A iniciativa de formação surgiu na sequência de um convite de Oleksandr Syrskyi, Chefe do Estado Maior das forças armadas ucranianas, e centrar-se-á na avaliação e monitorização dos sistemas e tácticas de veículos aéreos sem tripulação, que têm sido usados massivamente ao longo do actual conflito com a Rússia.
De acordo com o Major-General Boysen, os conhecimentos adquiridos nas operações ucranianas podem melhorar significativamente as capacidades militares da Dinamarca.
O Ministro da Defesa dinamarquês, Troels Lund Poulsen, sublinhou anteriormente a importância de uma reacção rápida e da adaptação destas lições para as forças armadas ocidentais. A Dinamarca também está a fornecer sistemas de armamento à Ucrânia, incluindo caças e todo o seu stock de artilharia.
Em Fevereiro deste ano, o governo da Dinamarca anunciou um investimento brutal em armamento.

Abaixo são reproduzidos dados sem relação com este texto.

Design ARM, start of the top module:
module ARM(
    input CLK,
    input RESET,
    input [31:0] InstrF,
    input [31:0] ReadData,
    output reg MemWriteM,
    output [31:0] PCF,
    output reg [31:0] ALUResultM,
    output [31:0] WriteData
    );
    reg [31:0] InstrD;
	reg[31:0] RD1E;
	wire [31:0] ResultW;
	wire [31:0] PC_Prev;
    wire WE3 ;
    wire [31:0] WD3 ;
    wire [31:0] R15 ;
    wire [31:0] RD1D ;
    wire [31:0] RD2D ;
    wire [1:0] ImmSrc ;
    wire [23:0] InstrImm ;
    wire [31:0] ExtImmD ;
    wire [3:0] Rd ;
    wire [1:0] Op ;
    wire [5:0] Funct ;
    wire MemtoRegD ;
    wire ALUSrcD ;
    wire [1:0] RegSrcD ;
    wire PCSD ;
    wire RegWD ;
    wire NoWriteD ;
    wire MemWD ;
    wire [1:0] FlagWD ;
    wire [3:0] CondD ;
    wire C_Flag ;
    wire [1:0] ShD ;
    reg [1:0] ShE;
    wire [4:0] Shamt5D ;
    wire [31:0] ShIn ;
    wire [31:0] ShOut ;
    wire [3:0] ALUControlD ;
    wire [3:0] ALUFlags ;
    wire WE_PC ;    
    wire [31:0] PC_IN ;
    reg PCSE;
    reg RegWE;
    reg MemWE;
  ...
Size: about 5000 cells after synthesis, ~830 flip-flops, ~47000 µm² of cells after synthesis.
make LEC_CHECK=0 CAP_MARGIN=20 CORE_MARGIN=2 CORE_UTILIZATION=68 PLACE_DENSITY_LB_ADDON=0.07 SETUP_SLACK_MARGIN=1.63 SLEW_MARGIN=20 TNS_END_PERCENT=5 finish   # period 5.54 ns
run.sh (not shown) runs the stock make flow with config.mk's settings and CLKGATE_MAP_FILE=.
The starting point ended with an error in global routing (5_1_grt) on GRT-0116.
==> next run, changes <==
==> flow/config.mk (replaced) <==
export PLATFORM = sky130hd
export DESIGN_NAME = ARM
export DESIGN_NICKNAME = ARM
export VERILOG_FILES = /design/flow/design.v
export SDC_FILE = /design/flow/constraint.sdc
export NUM_CORES = 4
export LEC_CHECK = 0
export ABC_AREA = 1
export CAP_MARGIN = 20
export CORE_MARGIN = 2
export CORE_UTILIZATION = 72
export CTS_CLUSTER_DIAMETER = 398
export SETUP_SLACK_MARGIN = 0.38
export SLEW_MARGIN = 20
==> flow/constraint.sdc (replaced) <==
create_clock -name core_clock -period 5.5 [get_ports {CLK}]
set_input_delay 1.1000 -clock core_clock [delete_from_list [all_inputs] [get_ports {CLK}]]
set_output_delay 1.1000 -clock core_clock [all_outputs]
set_load 0.01 [all_outputs]
The new run stopped in global routing (5_1_grt); synthesized area decreases slightly; die area decreases by a few percent; synthesized cell count increases by roughly a tenth.
==> next run, changes <==
==> flow/config.mk (replaced) <==
export PLATFORM = sky130hd
export DESIGN_NAME = ARM
export DESIGN_NICKNAME = ARM
export VERILOG_FILES = /design/flow/design.v
export SDC_FILE = /design/flow/constraint.sdc
export NUM_CORES = 4
export LEC_CHECK = 0
export CAP_MARGIN = 20
export CORE_MARGIN = 2
export CORE_UTILIZATION = 40
export CTS_CLUSTER_DIAMETER = 189
export PLACE_DENSITY_LB_ADDON = 0.08
export SETUP_SLACK_MARGIN = 1.82
export SLEW_MARGIN = 20
export TNS_END_PERCENT = 30
==> flow/constraint.sdc (replaced) <==
create_clock -name core_clock -period 9.0 [get_ports {CLK}]
set_input_delay 1.8000 -clock core_clock [delete_from_list [all_inputs] [get_ports {CLK}]]
set_output_delay 1.8000 -clock core_clock [all_outputs]
set_load 0.01 [all_outputs]
The new run produced a clean layout.
Synthesized area increases by 1.5%.
Die area increases by 81%.
Synthesized cell count decreases by 11%.
==> next run, changes <==
==> flow/config.mk (replaced) <==
export PLATFORM = sky130hd
export DESIGN_NAME = ARM
export DESIGN_NICKNAME = ARM
export VERILOG_FILES = /design/flow/design.v
export SDC_FILE = /design/flow/constraint.sdc
export NUM_CORES = 4
export LEC_CHECK = 0
export ABC_AREA = 0
export CAP_MARGIN = 20
export CELL_PAD_IN_SITES_GLOBAL_PLACEMENT = 0
export CORE_MARGIN = 2
export CORE_UTILIZATION = 70
export CTS_CLUSTER_DIAMETER = 367
export CTS_CLUSTER_SIZE = 49
export GPL_TIMING_DRIVEN = 1
export HOLD_SLACK_MARGIN = 0.06
export PLACE_DENSITY = 0.65
export SETUP_SLACK_MARGIN = -0.09
export SLEW_MARGIN = 20
==> flow/constraint.sdc (replaced) <==
create_clock -name core_clock -period 6.4 [get_ports {CLK}]
set_input_delay 1.2800 -clock core_clock [delete_from_list [all_inputs] [get_ports {CLK}]]
set_output_delay 1.2800 -clock core_clock [all_outputs]
set_load 0.01 [all_outputs]
Now the flow died in global routing (5_1_grt). Area after synthesis does not change. Die size drops by 42%. Synthesized cell count is unchanged.
==> next run, changes <==
==> flow/config.mk (replaced) <==
export PLATFORM = sky130hd
export DESIGN_NAME = ARM
export DESIGN_NICKNAME = ARM
export VERILOG_FILES = /design/flow/design.v
export SDC_FILE = /design/flow/constraint.sdc
export NUM_CORES = 4
export LEC_CHECK = 0
export CAP_MARGIN = 20
export CORE_MARGIN = 2
export CORE_UTILIZATION = 45
export SLEW_MARGIN = 20
==> flow/constraint.sdc (replaced) <==
create_clock -name core_clock -period 4.95 [get_ports {CLK}]
set_input_delay 0.9900 -clock core_clock [delete_from_list [all_inputs] [get_ports {CLK}]]
set_output_delay 0.9900 -clock core_clock [all_outputs]
set_load 0.01 [all_outputs]
This time the run completed and failed the layout checks on negative setup slack.
Synthesized area is unchanged.
Synthesized cell count is unchanged.
Die area climbs by about 55%.
==> next run, changes <==
--- a/flow/config.mk
+++ b/flow/config.mk
@@ -8,4 +8,4 @@
 export CAP_MARGIN = 20
 export CORE_MARGIN = 2
-export CORE_UTILIZATION = 45
+export CORE_UTILIZATION = 40
 export SLEW_MARGIN = 20
==> flow/constraint.sdc (replaced) <==
create_clock -name core_clock -period 9.0 [get_ports {CLK}]
set_input_delay 1.8000 -clock core_clock [delete_from_list [all_inputs] [get_ports {CLK}]]
set_output_delay 1.8000 -clock core_clock [all_outputs]
set_load 0.01 [all_outputs]
Now the flow completed without violations.
Combinational power came out lower by well over a third.
Area after synthesis stays the same.
Via count came out lower by a little under a tenth.
Power figures rest on the tool's default switching activity, not on a simulated workload.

Antes da reeleição de Donald J. Trump, o Presidente russo, Vladimir Putin, já tinha advertido os países da NATO que o seu envolvimento na guerra da Ucrânia e utilização de mísseis ocidentais para atacar o interior da Rússia poderiam levar à III Guerra Mundial. O líder russo também advertiu contra o envio de tropas da NATO para a Ucrânia, argumentando que a circunstância poderia desencadear um conflito maior.